John Lennon / Yoko Ono — Unfinished Music No. 1: Two Virgins
Having grown up on ’70s hit radio, for several years I was more familiar with the Beatles’ solo works than with actual Beatles music. John, Paul, George, even Ringo were all having at least moderately sized hit after hit, and I bought many of them on 45.
Once I got to college and became a certified Beatles freak, my fascination didn’t really extend to the solo years. There wasn’t much about the Wings catalog that interested me (though I tend to stand alone in thinking that Back to the Egg was an excellent album). George’s stuff was, for the most part, too far out there for my tastes, and definitely too spiritual in a lot of senses. Ringo? No. A couple of good songs (“It Don’t Come Easy” and “Photograph”), a lot of novelties, and the unforgivable remake of “You’re Sixteen.” (It’s a little hard to imagine that in 1973, when that came out, Ringo was only 33. 33! A young man! But not so young that he should have been singing songs about 16-year-olds. God the ’70s were creeptastic. When for some reason a video was made of the song 5 years later, the love interest was played by a 22-year-old Carrie Fisher, looking vastly younger. Keep up the creep.)
As a documented massive Beatles fan in the 1970s, I have to admit that I feel victim to a bit of the hero worship that went on even in the solo years. I did think of John Lennon as some kind of sage working class hero, as the one who brought the grittiness to the Beatles. I kinda bought into the whole Lennon legend, and when he started making his comeback with “Double Fantasy,” I was as sucked into the story as anyone, and as fascinated by his “opening up” about the decade since he’d left The Beatles. I’ll get to my later feelings about that when I get to that album.

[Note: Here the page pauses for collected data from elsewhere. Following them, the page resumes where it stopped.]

--- src/ddsl_consts.vh ---
/*
 Constants for the dual DAC serial word loader: word fields, reference
 codes, reset values and frame counts.
 Assumes it is included by bare name from the loader sources.
*/
// Notes on behaviour
// - Frame select falling starts a frame; bits shift MSB first on shift-clock falls.
// - After 16 bits or frame select rising, word moves to its target latch.
// - Word is 16 bits: select hi, speed, power-down, select lo, twelve data bits.
// - Select 00 writes channel B and holding buffer; 01 writes holding buffer only.
// - Select 10 writes channel A and loads B from buffer; 11 writes control.
// - Control write uses only data bits 1 and 0 as reference selection.
// - Channel and buffer writes keep data bits 11 to 2, drop bits 1 and 0.
// - Twelve data bits are an unsigned code, 0x000 to 0xfff, divisor 0x1000.
// - Selected channel or buffer takes the word's data as its new value.
// - Reset clears both channel latches, holding buffer and control register.
// - Least significant bit is sampled on the 16th shift-clock fall of the frame.
// - Targets update on the 16th shift-clock rise without frame select rising.
// - Speed and power-down bits of each word drive speed and power control.
// - Reference bits: 00 external, 01 1.024 V, 10 2.048 V, 11 external.
// - Speed bit 1 selects fast settling, 0 slow settling.
// - Power-down bit 1 in any word puts the device in power-down.
`ifndef DDSL_CONSTS_VH
`define DDSL_CONSTS_VH

`define DDSL_WORD_BITS 16
`define DDSL_BIT_SEL_HI 15
`define DDSL_BIT_SPEED 14
`define DDSL_BIT_PDOWN 13
`define DDSL_BIT_SEL_LO 12
`define DDSL_DATA_MSB 11
`define DDSL_CODE_LSB 2
`define DDSL_VREF_HI 1
`define DDSL_VREF_LO 0

`define DDSL_SEL_B_BUF 2'b00
`define DDSL_SEL_BUF 2'b01
`define DDSL_SEL_A_UPD 2'b10
`define DDSL_SEL_CTRL 2'b11

`define DDSL_VREF_EXT0 2'b00
`define DDSL_VREF_1V024 2'b01
`define DDSL_VREF_2V048 2'b10
`define DDSL_VREF_EXT1 2'b11

`define DDSL_CODE_RESET 10'h000
`define DDSL_DATA_RESET 12'h000
`define DDSL_CTRL_RESET 2'h0
`define DDSL_FULL_SCALE 13'h1000
`define DDSL_BITS_LAST 5'h10

// AXI4-Lite register byte addresses
`define DDSL_ADDR_STATUS 4'h0
`define DDSL_ADDR_CHAN_A 4'h4
`define DDSL_ADDR_CHAN_B 4'h8
`define DDSL_ADDR_HOLD 4'hc
`define DDSL_CMD_RESET 32'h0000_0000

`endif

--- src/ddsl_loader.v ---
/*
 Serial word loader of a dual 10-bit DAC: frame select, shift clock and
 data pins are oversampled by mclk_i, words are decoded into the channel
 latches, holding buffer and control register, and an AXI4-Lite slave
 lets software read back the latched state.
 Assumes mclk_i is at least four times the shift clock rate.
*/
`timescale 1ns/1ps
`default_nettype none
`include "ddsl_consts.vh"
module ddsl_loader (
	input wire mclk_i,
	input wire rst_i,
	input wire frame_n_i,
	input wire shift_clk_i,
	input wire serial_data_i,
	input wire [3:0] s_axi_awaddr_i,
	input wire s_axi_awvalid_i,
	output reg s_axi_awready_o,
	input wire [31:0] s_axi_wdata_i,
	input wire [3:0] s_axi_wstrb_i,
	input wire s_axi_wvalid_i,
	output reg s_axi_wready_o,
	output reg [1:0] s_axi_bresp_o,
	output reg s_axi_bvalid_o,
	input wire s_axi_bready_i,
	input wire [3:0] s_axi_araddr_i,
	input wire s_axi_arvalid_i,
	output reg s_axi_arready_o,
	output reg [31:0] s_axi_rdata_o,
	output reg [1:0] s_axi_rresp_o,
	output reg s_axi_rvalid_o,
	input wire s_axi_rready_i,
	output reg [9:0] channel_a_out_o,
	output reg [9:0] channel_b_out_o,
	output reg speed_sel_o,
	output reg powerdown_sel_o,
	output reg vref_sel_hi_o,
	output reg vref_sel_lo_o,
	output reg word_done_o
);
	localparam ST_IDLE = 2'b00;
	localparam ST_SHIFT = 2'b01;
	localparam ST_WAIT = 2'b10;

	function [31:0] ddsl_read_mux;
		input [3:0] addr;
		input [9:0] code_a;
		input [9:0] code_b;
		input [9:0] code_h;
		input [31:0] status;
		begin
			case (addr)
			`DDSL_ADDR_STATUS: ddsl_read_mux = status;
			`DDSL_ADDR_CHAN_A: ddsl_read_mux = {22'h000000, code_a};
			`DDSL_ADDR_CHAN_B: ddsl_read_mux = {22'h000000, code_b};
			`DDSL_ADDR_HOLD: ddsl_read_mux = {22'h000000, code_h};
			default: ddsl_read_mux = 32'h0000_0000;
			endcase
		end
	endfunction

	function ddsl_addr_ok;
		input [3:0] addr;
		begin
			ddsl_addr_ok = (addr[1:0] == 2'b00);
		end
	endfunction

	////////////////////////////////////////////////////////////////////////
	// Pin synchronisers and edge detection

	wire [2:0] pins;
	reg frame_n_d;
	reg shift_clk_d;
	reg [1:0] state;
	reg [1:0] next_state;
	reg [15:0] shift_word;
	reg [4:0] bit_count;
	reg [9:0] hold_code;
	reg frame_err;
	reg [7:0] word_count;
	reg soft_clear;

	ddsl_sync #(
		.WIDTH(3)
	) u_sync (
		.mclk_i(mclk_i),
		.rst_i(rst_i),
		.async_i({frame_n_i, shift_clk_i, serial_data_i}),
		.sync_o(pins)
	);

	wire frame_n_s = pins[2];
	wire shift_clk_s = pins[1];
	wire data_s = pins[0];
	wire frame_fall = frame_n_d & ~frame_n_s;
	wire frame_rise = ~frame_n_d & frame_n_s;
	wire sclk_fall = shift_clk_d & ~shift_clk_s;
	wire sclk_rise = ~shift_clk_d & shift_clk_s;

	always @(posedge mclk_i or posedge rst_i) begin
		if (rst_i) begin
			// Match the synchroniser's reset level so no false frame fall follows reset
			frame_n_d <= 1'b0;
			shift_clk_d <= 1'b0;
		end else begin
			frame_n_d <= frame_n_s;
			shift_clk_d <= shift_clk_s;
		end
	end

	////////////////////////////////////////////////////////////////////////
	// Frame state machine

	wire full_word = (bit_count == `DDSL_BITS_LAST);
	wire commit_full = (state == ST_SHIFT) & full_word & sclk_rise;
	wire commit_short = (state == ST_SHIFT) & frame_rise & (bit_count != 5'h00);
	wire commit = commit_full | commit_short;

	always @* begin
		next_state = state;
		case (state)
		ST_IDLE: begin
			if (frame_fall) begin
				next_state = ST_SHIFT;
			end
		end
		ST_SHIFT: begin
			if (frame_rise) begin
				next_state = ST_IDLE;
			end else if (commit_full) begin
				next_state = ST_WAIT;
			end
		end
		ST_WAIT: begin
			if (frame_rise) begin
				next_state = ST_IDLE;
			end
		end
		default: next_state = ST_IDLE;
		endcase
	end

	always @(posedge mclk_i or posedge rst_i) begin
		if (rst_i) begin
			state <= ST_IDLE;
			shift_word <= 16'h0000;
			bit_count <= 5'h00;
		end else begin
			state <= next_state;
			if (state == ST_IDLE && frame_fall) begin
				bit_count <= 5'h00;
			end else if (state == ST_SHIFT && sclk_fall && !full_word) begin
				shift_word <= {shift_word[14:0], data_s};
				bit_count <= bit_count + 5'h01;
			end
		end
	end

	////////////////////////////////////////////////////////////////////////
	// Word decode into latches

	// Short frame: bits received so far are aligned as the word's top bits
	wire [15:0] word = full_word ? shift_word :
		(shift_word << (5'h10 - bit_count));
	wire [1:0] target = {word[`DDSL_BIT_SEL_HI], word[`DDSL_BIT_SEL_LO]};
	wire [11:0] data12 = word[`DDSL_DATA_MSB:0];
	wire [9:0] code10 = data12[`DDSL_DATA_MSB:`DDSL_CODE_LSB];

	always @(posedge mclk_i or posedge rst_i) begin
		if (rst_i) begin
			channel_a_out_o <= `DDSL_CODE_RESET;
			channel_b_out_o <= `DDSL_CODE_RESET;
			hold_code <= `DDSL_CODE_RESET;
			vref_sel_hi_o <= 1'b0;
			vref_sel_lo_o <= 1'b0;
			speed_sel_o <= 1'b0;
			powerdown_sel_o <= 1'b0;
			word_done_o <= 1'b0;
		end else begin
			word_done_o <= commit;
			if (commit) begin
				speed_sel_o <= word[`DDSL_BIT_SPEED];
				powerdown_sel_o <= word[`DDSL_BIT_PDOWN];
				case (target)
				`DDSL_SEL_B_BUF: begin
					channel_b_out_o <= code10;
					hold_code <= code10;
				end
				`DDSL_SEL_BUF: begin
					hold_code <= code10;
				end
				`DDSL_SEL_A_UPD: begin
					channel_a_out_o <= code10;
					channel_b_out_o <= hold_code;
				end
				`DDSL_SEL_CTRL: begin
					vref_sel_hi_o <= data12[`DDSL_VREF_HI];
					vref_sel_lo_o <= data12[`DDSL_VREF_LO];
				end
				default: begin
					hold_code <= hold_code;
				end
				endcase
			end
		end
	end

	// Short-frame flag and word counter for software
	always @(posedge mclk_i or posedge rst_i) begin
		if (rst_i) begin
			frame_err <= 1'b0;
			word_count <= 8'h00;
		end else begin
			if (commit_short) begin
				frame_err <= 1'b1;
			end else if (soft_clear) begin
				frame_err <= 1'b0;
			end
			if (commit) begin
				word_count <= word_count + 8'h01;
			end else if (soft_clear) begin
				word_count <= 8'h00;
			end
		end
	end

	////////////////////////////////////////////////////////////////////////
	// AXI4-Lite slave

	wire [31:0] status_word = {16'h0000, word_count, 1'b0, frame_err, state,
		speed_sel_o, powerdown_sel_o, vref_sel_hi_o, vref_sel_lo_o};
	reg aw_held;
	reg w_held;
	reg [3:0] aw_addr;
	reg [31:0] w_data;
	wire aw_take = s_axi_awvalid_i & s_axi_awready_o;
	wire w_take = s_axi_wvalid_i & s_axi_wready_o;
	wire [3:0] wr_addr = aw_take ? s_axi_awaddr_i : aw_addr;
	wire [31:0] wr_data = w_take ? s_axi_wdata_i : w_data;
	wire wr_go = (aw_held | aw_take) & (w_held | w_take) & ~s_axi_bvalid_o;

	always @(posedge mclk_i or posedge rst_i) begin
		if (rst_i) begin
			s_axi_awready_o <= 1'b1;
			s_axi_wready_o <= 1'b1;
			s_axi_bvalid_o <= 1'b0;
			s_axi_bresp_o <= 2'b00;
			aw_held <= 1'b0;
			w_held <= 1'b0;
			aw_addr <= 4'h0;
			w_data <= `DDSL_CMD_RESET;
			soft_clear <= 1'b0;
		end else begin
			soft_clear <= 1'b0;
			if (aw_take) begin
				aw_addr <= s_axi_awaddr_i;
			end
			if (w_take) begin
				w_data <= s_axi_wdata_i;
			end
			if (wr_go) begin
				aw_held <= 1'b0;
				w_held <= 1'b0;
				s_axi_awready_o <= 1'b0;
				s_axi_wready_o <= 1'b0;
				s_axi_bvalid_o <= 1'b1;
				if (wr_addr == `DDSL_ADDR_STATUS) begin
					s_axi_bresp_o <= 2'b00;
					soft_clear <= wr_data[0] & s_axi_wstrb_i[0];
				end else if (ddsl_addr_ok(wr_addr) && wr_addr <= `DDSL_ADDR_HOLD) begin
					s_axi_bresp_o <= 2'b00;
				end else begin
					s_axi_bresp_o <= 2'b10;
				end
			end else begin
				if (aw_take) begin
					aw_held <= 1'b1;
					s_axi_awready_o <= 1'b0;
				end
				if (w_take) begin
					w_held <= 1'b1;
					s_axi_wready_o <= 1'b0;
				end
			end
			if (s_axi_bvalid_o && s_axi_bready_i) begin
				s_axi_bvalid_o <= 1'b0;
				s_axi_awready_o <= 1'b1;
				s_axi_wready_o <= 1'b1;
			end
		end
	end

	always @(posedge mclk_i or posedge rst_i) begin
		if (rst_i) begin
			s_axi_arready_o <= 1'b1;
			s_axi_rvalid_o <= 1'b0;
			s_axi_rdata_o <= 32'h0000_0000;
			s_axi_rresp_o <= 2'b00;
		end else begin
			if (s_axi_arvalid_i && s_axi_arready_o) begin
				s_axi_arready_o <= 1'b0;
				s_axi_rvalid_o <= 1'b1;
				s_axi_rdata_o <= ddsl_read_mux(s_axi_araddr_i, channel_a_out_o,
					channel_b_out_o, hold_code, status_word);
				s_axi_rresp_o <= ddsl_addr_ok(s_axi_araddr_i) ? 2'b00 : 2'b10;
			end else if (s_axi_rvalid_o && s_axi_rready_i) begin
				s_axi_rvalid_o <= 1'b0;
				s_axi_arready_o <= 1'b1;
			end
		end
	end
endmodule
`default_nettype wire

--- src/ddsl_sync.v ---
/*
 Two-stage synchroniser for a vector of slow pin levels.
 Assumes the inputs are asynchronous to mclk_i.
*/
`timescale 1ns/1ps
`default_nettype none
module ddsl_sync #(
	parameter WIDTH = 3
) (
	input wire mclk_i,
	input wire rst_i,
	input wire [WIDTH-1:0] async_i,
	output reg [WIDTH-1:0] sync_o
);
	reg [WIDTH-1:0] stage;

	always @(posedge mclk_i or posedge rst_i) begin
		if (rst_i) begin
			stage <= {WIDTH{1'b0}};
			sync_o <= {WIDTH{1'b0}};
		end else begin
			stage <= async_i;
			sync_o <= stage;
		end
	end
endmodule
`default_nettype wire

--- config.mk ---
export PLATFORM = sky130hd
export DESIGN_NAME = ddsl_loader
export DESIGN_NICKNAME = d
export VERILOG_FILES = /design/src/ddsl_loader.v /design/src/ddsl_sync.v
export VERILOG_INCLUDE_DIRS = /design/src
export SDC_FILE = /design/constraint.sdc
export NUM_CORES = 1
export LEC_CHECK = 0
export BUFFER_PORTS_ARGS = -buffer_cell sky130_fd_sc_hd__buf_2
export CORE_UTILIZATION = 35
export CTS_BUF_LIST = sky130_fd_sc_hd__clkbuf_16
export DETAILED_ROUTE_END_ITERATION = 16
export GPL_ROUTABILITY_DRIVEN = 0
export PLACE_DENSITY = 0.59
export SYNTH_ARGS = -nofsm -noshare
export SYNTH_HDL_FRONTEND = slang
export SYNTH_HIERARCHICAL = 1
export SYNTH_SLANG_ARGS = --single-unit
export TNS_END_PERCENT = 1
--- constraint.sdc ---
create_clock -name mclk_i -period 3.9 [get_ports mclk_i]
set_clock_uncertainty 0.05 [all_clocks]
set_input_delay 0 -clock mclk_i [delete_from_list [all_inputs] [get_ports mclk_i]]
set_output_delay 0 -clock mclk_i [all_outputs]
set_load 0.05 [all_outputs]
==> results_dict.tcl <==
set metrics [dict create \
    post_cts_buffers 0 \
    grt_pass1_vias 3923 \
    io_pins 120 \
    antennaDiodeCount 0 \
    num_rows 45 \
    drt-pass1-iter-count 5 \
    ys.warnings.count 6 \
    arrival_ns 3.79 \
    tritoncts "built" \
    clk_pin_slew_worst_paths_ns 0.07 \
    fin_util_pct 42.9 \
    synth.most_common_cell "dfrtp_1" \
    vias 4039 \
    cts-root-buf "clkbuf_16" \
    synth_top_area_share_pct 46.8 \
    required_ns 4.09 \
    drtAntennaViolNets 0 \
    via_per_inst 5.07 \
    place_area_sq_um 5960 \
    final_cell_area_sq_um 6540 \
    clock.fmax_mhz 278 \
    reg2reg_slack_ns 0.30 \
    r2r_cells 11 \
    slew_headroom_pct 38.6 \
    period_minus_slack_ns 3.60 \
    synth_area_leaders "dfrtp_1 47%, mux2i_1 5.1%, mux2_2 4.7%, nand2_1 4.2%, o21ai_0 3.3%" \
    crit_family "simple AND/OR/NAND/NOR gates" \
    finalCritPeriodShare_pct 92.3 \
    p_leak_nw 3.16 \
    hold_path.class "primary input to async pin" \
    die_x_microns 127 \
    setup_viol 0 \
    cp_slowest_stage_delay_ns 0.48 \
    ys_types 61 \
    rsz0062_at_grt "false" \
    avgRoutedWirePerCell_microns 15.4 \
    fin_tns_setup_ns 0 \
    cellPowerDensity_nw_per_um2 592 \
    synth-seq-cells 106 \
    syn_avg_cell_area_sq_um 11.0 \
    grt_usage_pct 16.0 \
    synth_edf_count 0 \
    r2r_start "bit_count[1]" \
    die_area_sq_um 16200 \
    die_y_microns 127 \
    crit_path_cell_trace "inv_1 -> ha_1 -> nand2b_1 -> nor2_1 -> ha_1 -> nand2_1 -> or3_1 -> o21a_1 -> a2111o_1 -> or2_1 -> mux2_4" \
    ir_drop_uv 257 \
    power_w 0.00387 \
    drive_gt1_share_pct 25.3 \
    syn_inst 499 \
    synth_top_cell_by_area "dfrtp_1" \
    max_cap_violations 0 \
    core_area_sq_um 15300 \
    critPathLaunchType "register" \
    finalMaxSlewViolations 0 \
    final_nets 639 \
    tightest_slew_ns 0.921 \
    reg2reg_to "channel_a_out_o[6]" \
    grt_pass1_wl_mm 20.4 \
    outcome "finished clean" \
    async_flop_share_pct 100 \
    wl_mm 12.3 \
    ys_seq_area_share_pct 48.2 \
    synthTopCellsByCount "103 x dfrtp_1, 62 x nand2_1, 36 x o21ai_0" \
    numCtsBuffers 9 \
    critical_path_class "register to register" \
    slowest_stage "dfrtp_1" \
    cp_max_fo 13 \
    worst_path_most_repeated_cell "ha_1" \
    crit_path_end_kind "register" \
    finalHoldViolations 0 \
    clock_latency_ns 0.35 \
    area_growth_syn_to_layout_pct 18.8 \
    grt.overflow.total 0 \
    synth_ff_type "dfrtp_1" \
    grt_max_degree 76 \
    clkSinkCount 106 \
    dp_hpwl_mm 8.76 \
    drt_iter0_drc 266 \
    start_util_pct 36.1 \
    grt_antenna_before_repair 0 \
    remaining_drc_errors 0 \
    htreeDepth 3 \
    port_buffers 67 \
    clockBufferDepth 2 \
    syn_area_sq_um 5510 \
    cp_num_buf_inv 1 \
]
## how the worst max path moves through the flow
| stage | start | cells past startpoint | end | slack, ns |
|---|---|---|---|---|
| 4_1_cts | bit_count[1] | 11 | channel_a_out_o[6] | 0.24 |
| 6_report | bit_count[1] | 11 | channel_a_out_o[6] | 0.30 |
| 3_3_place_gp | bit_count[1] | 11 | channel_a_out_o[8] | 0.33 |
| 2_1_floorplan | bit_count[0] | 14 | channel_a_out_o[0] | 0.58 |
| 5_1_grt | bit_count[1] | 11 | channel_a_out_o[9] | 0.06 |
| 3_5_place_dp | bit_count[1] | 11 | channel_a_out_o[4] | 0.26 |
## per-stage QoR
step | cells | worst slack (ns) | hold WS, ns
5_1_grt | 796 | 0.0639 | 0.114
4_1_cts | 796 | 0.242 | 0.0734
3_5_place_dp | 759 | 0.264 | -0.0899
3_3_place_gp | 759 | 0.333 | -0.101
2_1_floorplan | 516 | 0.575 | -0.259
6_report | 796 | 0.301 | 0.0776
## logic make-up after synthesis
kind of cell	count (synthesis)	share of synthesized area [%]
and+or+nand+nor	134	11.4
adders and majority gates	5	1.14
DFF	106	48.2
muxes	79	17.8
other	1	0.0681
AOI/OAI and AO/OA	113	14.0
xor gates and xnor gates	7	1.39
buffers and inverters	54	6.07
## worst register-to-register path, cell delays in order (launching register included)
cell and delay [ns]:
dfrtp_1 0.48, inv_1 0.12, ha_1 0.28, nand2b_1 0.12, nor2_1 0.17, ha_1 0.22, nand2_1 0.06, or3_1 0.36
o21a_1 0.30, a2111o_1 0.46, or2_1 0.48, mux2_4 0.40
## per-layer routing
| layer | global-route usage (%) | wire length (microns) |
|---|---|---|
| met1 | 21.3 | 5640 |
| met2 | 26.1 | 5880 |
| met3 | 3.02 | 541 |
| met4 | 5.74 | 201 |
| met5 | 0 | 0 |
## area by class of cell
class,count,area [sq um]
well taps,211,264
fillers,1427,8720
flip-flops and latches,106,2660
repair buffers,97,613
clock buffers,9,225
inverters,10,40.0
clock inverters,7,148
multi-input cells,356,2600
## registers in the layout, summed over array words and instances (netlist names), 2 cells and up
| register | flops |
|---|---|
| word_count | 8 |
| u_sync/sync_o | 3 |
| u_sync/stage | 3 |
| channel_a_out_o | 10 |
| state | 2 |
| s_axi_rdata_o | 16 |
| channel_b_out_o | 10 |
| hold_code | 10 |
| aw_addr | 4 |
| shift_word | 16 |
| bit_count | 5 |
## layout by cell type, fill, tap and decap left out, types with 3 or more instances in the layout
master / Yosys / layout
a221o_1: 3 / 3
mux2_1: 10 / 10
and2_1: 3 / 3
o21ai_1: 12 / 11
ha_1: 5 / 5
mux2_2: 23 / 23
inv_1: 10 / 9
nand4_1: 4 / 4
clkbuf_16: 0 / 9
and3_1: 4 / 4
conb_1: 1 / 18
o31ai_1: 4 / 4
a221oi_1: 10 / 10
nand2_1: 62 / 62
a21o_1: 3 / 3
mux2_4: 11 / 11
buf_4: 21 / 9
bufinv_16: 0 / 4
o21ai_0: 36 / 36
a22o_1: 14 / 14
a21oi_1: 10 / 10
nand2b_1: 9 / 9
nor3_1: 5 / 5
dfrtp_1: 103 / 103
mux4_2: 6 / 6
mux2i_1: 28 / 28
xor2_1: 3 / 3
dfstp_2: 3 / 3
a31oi_1: 4 / 4
buf_2: 5 / 67
dlygate4sd3_1: 0 / 21
nor2_1: 28 / 28
nand3_1: 3 / 3
## power breakdown
group | switching, W | internal (W)
combinational | 0.000839 | 0.000498
clock | 0.000417 | 0.000699
sequential | 0.000172 | 0.00125
total | 0.00143 | 0.00244
## repair_timing
item / CTS / global route
hold buffers: 21 / 0
setup endpoints to repair: 0 / 10
resized for setup: 0 / 1
endpoints found under the hold margin: 96 / 0
(Power assumes the default switching activity.)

But in the couple of years when I was a Beatlemaniac and John was still alive, I didn’t jump at the chance to get his solo works. I think Danny had some of them, and I still had my 45s, but I was never motivated to get the albums. Time hasn’t really shown that I was wrong.
Still, for some things, there was still that need driven by fandom and the collecting bug. And at some point when I was putting together every Beatles song ever recorded on tapes in the mid-’80s, there was a reissue of what we’ll just call “Two Virgins,” and I thought, okay, I really can’t call myself a Beatles fan without a copy of that. So I bought it (even though the bag lacked the proper die-cut to allow the actual album to show through, and instead faked it). I played it, a time or two. And I put it aside.
The records I haven’t been willing to give a listen to during the course of this project have been few and far between. But here’s one. I’m busy, I have very limited time, and right now as my sweet wife works on something in the kitchen and I type this nonsense, we’re listening to the highly enjoyable first record by Fanny, which will no doubt be followed by the rest of their original discography. In the alternative, I could torture myself listening to a bunch of avant-garde nonsense just because Lennon was able to foist anything on people in 1968. But I’m not gonna do that; as it is, my wife puts up with a lot. We’re listening to Fanny, and moving on down the discography.